My reading journal - October 2008

Cyndere's Midnight - Jeffrey Overstreet - I really enjoyed this second book in Jeffrey Overstreet's fantasy series. I was moved by the struggle of Jordam the beastman to overcome his beastly nature, and the beautiful healing properties of Auralia's Colors (as opposed to the narcotic addiction of the beastmen's "essence"). And the author continues to unfold details about the world he has created, as well as revealing secrets about the people in this world, in a way that makes me look forward to reading the final two books in the series.

A Walk in the Woods (audiobook) - Bill Bryson - An enjoyable travelogue about a middle-aged man who decides to tackle the physical challenge of hiking the 2250-mile Appalachian Trail, accompanied by an old friend who is clearly not cut out for the outdoor life. A warm look at the beauty of nature and the challenge of man tackling nature without the comfort of a car or five-star hotel accommodations. Along the way, the author recollects the history of the building of the trail as well as the ravages of time and neglect that affect nature. A funny and inspiring look at man walking through, up, over, down, and around nature.

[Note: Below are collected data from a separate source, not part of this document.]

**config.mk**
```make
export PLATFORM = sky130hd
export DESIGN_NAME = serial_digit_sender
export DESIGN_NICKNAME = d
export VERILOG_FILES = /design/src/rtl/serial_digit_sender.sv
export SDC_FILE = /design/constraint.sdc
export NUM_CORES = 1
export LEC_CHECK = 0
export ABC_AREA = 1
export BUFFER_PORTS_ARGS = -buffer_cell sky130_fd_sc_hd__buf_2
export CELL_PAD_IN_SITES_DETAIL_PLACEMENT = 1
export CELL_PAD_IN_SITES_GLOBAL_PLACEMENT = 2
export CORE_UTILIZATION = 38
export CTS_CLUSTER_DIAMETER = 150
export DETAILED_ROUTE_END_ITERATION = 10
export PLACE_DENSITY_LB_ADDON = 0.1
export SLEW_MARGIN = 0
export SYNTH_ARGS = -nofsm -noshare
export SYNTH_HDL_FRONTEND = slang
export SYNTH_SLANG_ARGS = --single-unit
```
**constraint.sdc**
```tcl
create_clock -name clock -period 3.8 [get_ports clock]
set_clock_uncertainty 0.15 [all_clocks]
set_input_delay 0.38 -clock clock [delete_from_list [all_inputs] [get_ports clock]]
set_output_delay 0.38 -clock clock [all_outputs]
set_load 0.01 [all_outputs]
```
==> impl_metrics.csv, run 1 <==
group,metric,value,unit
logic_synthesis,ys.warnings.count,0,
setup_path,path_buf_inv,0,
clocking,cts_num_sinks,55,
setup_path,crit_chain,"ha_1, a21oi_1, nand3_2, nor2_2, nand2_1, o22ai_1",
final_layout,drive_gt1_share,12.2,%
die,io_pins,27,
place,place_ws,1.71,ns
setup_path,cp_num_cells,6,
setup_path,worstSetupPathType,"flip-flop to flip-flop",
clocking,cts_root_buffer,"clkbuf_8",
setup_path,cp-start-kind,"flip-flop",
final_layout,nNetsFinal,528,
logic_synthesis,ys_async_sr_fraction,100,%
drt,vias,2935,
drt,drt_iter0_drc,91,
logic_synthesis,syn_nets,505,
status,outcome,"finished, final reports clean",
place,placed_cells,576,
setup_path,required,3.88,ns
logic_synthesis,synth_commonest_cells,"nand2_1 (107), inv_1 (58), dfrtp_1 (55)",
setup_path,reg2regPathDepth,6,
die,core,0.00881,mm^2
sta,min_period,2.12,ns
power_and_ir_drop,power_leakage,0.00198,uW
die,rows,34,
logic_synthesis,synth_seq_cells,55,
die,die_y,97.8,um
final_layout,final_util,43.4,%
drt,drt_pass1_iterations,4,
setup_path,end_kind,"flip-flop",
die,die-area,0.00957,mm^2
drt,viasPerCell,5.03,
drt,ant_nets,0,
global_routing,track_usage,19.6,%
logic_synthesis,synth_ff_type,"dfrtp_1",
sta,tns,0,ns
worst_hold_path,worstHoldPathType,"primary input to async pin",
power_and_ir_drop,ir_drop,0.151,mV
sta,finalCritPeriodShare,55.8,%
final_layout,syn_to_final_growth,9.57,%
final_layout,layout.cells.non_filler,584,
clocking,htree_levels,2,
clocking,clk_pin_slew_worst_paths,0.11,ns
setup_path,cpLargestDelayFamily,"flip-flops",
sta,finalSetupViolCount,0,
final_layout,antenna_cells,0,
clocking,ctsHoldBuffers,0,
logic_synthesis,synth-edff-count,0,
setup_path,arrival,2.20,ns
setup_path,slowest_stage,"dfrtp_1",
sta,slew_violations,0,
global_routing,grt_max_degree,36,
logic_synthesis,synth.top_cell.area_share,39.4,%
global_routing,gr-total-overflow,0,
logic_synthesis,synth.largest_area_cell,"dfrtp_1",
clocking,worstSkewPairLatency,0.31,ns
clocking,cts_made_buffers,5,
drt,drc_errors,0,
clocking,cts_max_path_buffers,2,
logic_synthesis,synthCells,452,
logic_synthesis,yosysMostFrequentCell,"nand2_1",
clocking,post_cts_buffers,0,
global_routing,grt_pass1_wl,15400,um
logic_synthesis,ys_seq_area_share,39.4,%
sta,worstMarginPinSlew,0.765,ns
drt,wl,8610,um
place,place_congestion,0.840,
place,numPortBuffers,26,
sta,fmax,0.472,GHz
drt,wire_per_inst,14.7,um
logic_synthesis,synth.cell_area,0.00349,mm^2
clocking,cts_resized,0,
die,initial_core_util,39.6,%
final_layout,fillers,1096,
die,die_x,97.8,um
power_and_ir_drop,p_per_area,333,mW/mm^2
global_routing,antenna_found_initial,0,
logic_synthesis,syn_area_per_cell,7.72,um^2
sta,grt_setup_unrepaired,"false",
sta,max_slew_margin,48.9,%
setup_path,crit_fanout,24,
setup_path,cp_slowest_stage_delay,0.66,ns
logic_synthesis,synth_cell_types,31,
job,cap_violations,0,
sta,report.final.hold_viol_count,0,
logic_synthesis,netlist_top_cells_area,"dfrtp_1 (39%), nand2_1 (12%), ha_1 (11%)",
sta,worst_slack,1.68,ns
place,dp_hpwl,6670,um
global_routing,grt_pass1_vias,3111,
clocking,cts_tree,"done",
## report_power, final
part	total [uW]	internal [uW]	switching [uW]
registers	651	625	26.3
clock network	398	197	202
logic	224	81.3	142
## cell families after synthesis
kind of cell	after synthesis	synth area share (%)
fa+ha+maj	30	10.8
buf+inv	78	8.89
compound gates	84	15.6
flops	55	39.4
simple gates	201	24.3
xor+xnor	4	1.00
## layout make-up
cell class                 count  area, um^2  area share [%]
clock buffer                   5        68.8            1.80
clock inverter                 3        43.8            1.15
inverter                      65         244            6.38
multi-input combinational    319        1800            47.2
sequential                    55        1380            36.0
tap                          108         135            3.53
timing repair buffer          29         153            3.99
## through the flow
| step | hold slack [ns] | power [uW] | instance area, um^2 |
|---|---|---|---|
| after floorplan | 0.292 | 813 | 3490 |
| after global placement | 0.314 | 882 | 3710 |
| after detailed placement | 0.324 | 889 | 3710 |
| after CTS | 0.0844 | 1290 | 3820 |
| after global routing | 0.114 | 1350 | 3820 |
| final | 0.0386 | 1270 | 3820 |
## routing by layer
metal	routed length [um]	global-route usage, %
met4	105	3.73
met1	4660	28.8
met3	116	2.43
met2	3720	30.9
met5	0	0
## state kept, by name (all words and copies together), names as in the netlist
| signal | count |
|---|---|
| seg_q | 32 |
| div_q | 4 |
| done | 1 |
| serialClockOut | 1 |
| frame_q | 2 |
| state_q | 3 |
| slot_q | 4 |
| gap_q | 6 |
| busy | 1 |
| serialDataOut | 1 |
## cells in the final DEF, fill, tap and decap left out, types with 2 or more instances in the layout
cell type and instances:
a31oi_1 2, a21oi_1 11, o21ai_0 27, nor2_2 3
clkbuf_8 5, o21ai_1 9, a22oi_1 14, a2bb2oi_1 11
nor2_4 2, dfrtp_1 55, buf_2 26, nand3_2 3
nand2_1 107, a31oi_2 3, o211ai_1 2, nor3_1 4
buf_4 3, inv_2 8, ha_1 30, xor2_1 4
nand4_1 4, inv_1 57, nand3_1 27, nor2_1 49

The Almost True Story of Ryan Fisher - Rob Stennett - An amusing satire of the modern evangelical church and "seeker-friendly" pastors. A real estate agent one day sees a news report on an evangelical church. He notices that with the congregation raising their arms in the air, they look like they're begging for starter homes. He puts an ad in the Christian business directory and forms a successful real estate business selling exclusively to Christians. Then when he is innocently mistaken for a pastor while doing someone a good deed, he gets the crazy idea that by running his own church, he can build an empire. So he finds a small town in Oklahoma, starts his own services in a Chuck E Cheese with a few bored and curious onlookers, and through a series of self-help sermons and strange occurrences (including an appearance on Oprah) Ryan Fisher builds one of the hottest churches in America, despite Ryan's almost complete lack of knowledge about God, the Bible, or theology. Sure, it's far-fetched, but it shows some uncomfortable truths in how Christians often rush to catch the latest trend without discerning whether it is true. At the same time, the author tempers the satire with humor and genuine characters. I chuckled quite a bit at the author's voice and his ear for exploring the weirder side of pop culture.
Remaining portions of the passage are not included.